Ode an den Wald

Bild zeigt Annelie Kelch
von Annelie Kelch

Himmlisch war es, unter den Bäumen zu liegen,
als die noch Wälder grün und die Winde sanft waren;
dort, wo zwischen den langen, sich herabneigenden Ästen
dunkle Schatten und der Glanz des Sonnenlichts
um meine Gunst buhlten.

Oder an jenen stillen Plätzen,
wo der üppige Wald kein Sonnenlicht mehr empfängt,
weil das dunkle Laub zu einem undurchdringlichen Blätterdach
verwoben ist, unter dessen sich neigender Traufe
kaum Schatten fällt.

Ich lag auf dem Waldboden
unter einem ehrwürdigen alten Baum.
Er hatte seine knorrigen Arme emporgehoben
und all seine Blätter über mir ausgebreitet,
die vor Freude in die Hände klatschten -
mit stets wiederkehrendem Klang:

Ein monotones Geräusch wie in einem Traum
ertönte zaghaft und sanft -
als rührte es von unzähligen Flügeln her,
als habe eine Glocke soeben aufgehört zu schlagen,
einem hohlen Gemurmel gleich,
das über einem Feld, einem See
oder einem Bächlein aufsteigt.

Träume - von der Art, die man nie vergisst -
schillernde Phantasien überfielen mich.
In Gedanken versponnen lag ich dort
und starrte in den blauen Sommerhimmel,
darüber die Wolken wie Schiffe vorbeisegelten.

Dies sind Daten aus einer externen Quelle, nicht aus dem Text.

## config.mk

```make
export PLATFORM = sky130hd
export DESIGN_NAME = cvs_mac
export DESIGN_NICKNAME = d
export VERILOG_FILES = /design/src/rtl/core/cvs_pkg.sv /design/src/rtl/core/cvs_mac.sv
export SDC_FILE = /design/constraint.sdc
export NUM_CORES = 2
export LEC_CHECK = 0
export ABC_AREA = 1
export BUFFER_PORTS_ARGS = -buffer_cell sky130_fd_sc_hd__buf_2
export CAP_MARGIN = 20
export CORE_MARGIN = 1.5
export CORE_UTILIZATION = 39
export DETAILED_ROUTE_END_ITERATION = 8
export PLACE_DENSITY = 0.59
export SLEW_MARGIN = 20
export SYNTH_ARGS = -nofsm -noshare
export SYNTH_HDL_FRONTEND = slang
export SYNTH_SLANG_ARGS = --single-unit
```

## constraint.sdc

```tcl
create_clock -name clk -period 8.95 [get_ports clk]
set_input_delay 0.4475 -clock clk [delete_from_list [all_inputs] [get_ports clk]]
set_output_delay 0.4475 -clock clk [all_outputs]
set_load 0.005 [all_outputs]
```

Ach, waren das Träume! – unauslöschlich ...
solcherart, die junge Seelen heimsuchen,
ehe die Phantasie erlischt:
Legenden einer Mönchschronik,
Zeremonien der Heiligen und Weisen,
Märchen, die niemals aussterben,
Chroniken des Altertums.

Und selbst noch im Gedränge der Städte,
während mein Herz stets erfüllt war
von den wundersamen Mythen,
spürte ich die Frische der Ströme,
die mit Schatten und Sonnenlicht
meine Wege kreuzten, und mein grünes Traumland,
das heilige Land der Gesänge,
zu neuem Leben erweckten.

An Pfingsten, das, herausgeputzt wie eine Braut,
den Frühling brachte … wenn Vogelküken
ihre Flügel ausbreiten und Bischofshauben
goldene Ringe tragen, zog es mich hinaus in die Weite der Wälder. -
Tief in Gedanken versunken streifte ich dort umher.

Die grünen Bäume, meine Spielgefährten,
flüsterten ihr sanftes, heiteres Lied,
erinnerten mich an meine Kindheit ...
als sie mich in ihren langen wilden Armen
hielten und auf und ab wiegten – ,
schauten lächelnd nun auf mich herab,
als wäre ich noch immer
der kleine Junge von damals.

„Komm hinauf zu uns, sei noch einmal Kind!“,
raunten sie mir zu, wiegten ihre langen Arme auf und ab
und nickten feierlich: Ach, ich hatte keine andere Wahl,
als immer wieder in den andächtigen Wald zu gehn.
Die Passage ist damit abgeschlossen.